(Records drawn from a dataset)
○ ○ ○

**config.mk**
```make
export PLATFORM = sky130hd
export DESIGN_NAME = swt_top
export DESIGN_NICKNAME = d
export VERILOG_FILES = /design/src/design/swt_pkg.sv /design/src/design/swt_sync.sv /design/src/design/swt_prescaler.sv /design/src/design/swt_top.sv
export SDC_FILE = /design/constraint.sdc
export NUM_CORES = 1
export LEC_CHECK = 0
export BUFFER_PORTS_ARGS = -buffer_cell sky130_fd_sc_hd__buf_2
export CORE_MARGIN = 4
export CORE_UTILIZATION = 35
export CTS_CLUSTER_DIAMETER = 60
export DETAILED_ROUTE_END_ITERATION = 6
export PLACE_DENSITY = 0.52
export SLEW_MARGIN = 20
export SYNTH_ARGS = -nofsm -noshare
export SYNTH_HDL_FRONTEND = slang
export SYNTH_SLANG_ARGS = --single-unit
```
**constraint.sdc**
```tcl
create_clock -name clk -period 4.04 [get_ports clk]
set_clock_uncertainty 0.15 [all_clocks]
set_input_delay 1.01 -clock clk [delete_from_list [all_inputs] [get_ports clk]]
set_output_delay 1.01 -clock clk [all_outputs]
set_load 0.01 [all_outputs]
```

○ ○ ○

The reply must repeat all of the records precisely.

* Solution for this exercise:
**config.mk**
```make
export PLATFORM = sky130hd
export DESIGN_NAME = swt_top
export DESIGN_NICKNAME = d
export VERILOG_FILES = /design/src/design/swt_pkg.sv /design/src/design/swt_sync.sv /design/src/design/swt_prescaler.sv /design/src/design/swt_top.sv
export SDC_FILE = /design/constraint.sdc
export NUM_CORES = 1
export LEC_CHECK = 0
export BUFFER_PORTS_ARGS = -buffer_cell sky130_fd_sc_hd__buf_2
export CORE_MARGIN = 4
export CORE_UTILIZATION = 35
export CTS_CLUSTER_DIAMETER = 60
export DETAILED_ROUTE_END_ITERATION = 6
export PLACE_DENSITY = 0.52
export SLEW_MARGIN = 20
export SYNTH_ARGS = -nofsm -noshare
export SYNTH_HDL_FRONTEND = slang
export SYNTH_SLANG_ARGS = --single-unit
```
**constraint.sdc**
```tcl
create_clock -name clk -period 4.04 [get_ports clk]
set_clock_uncertainty 0.15 [all_clocks]
set_input_delay 1.01 -clock clk [delete_from_list [all_inputs] [get_ports clk]]
set_output_delay 1.01 -clock clk [all_outputs]
set_load 0.01 [all_outputs]
```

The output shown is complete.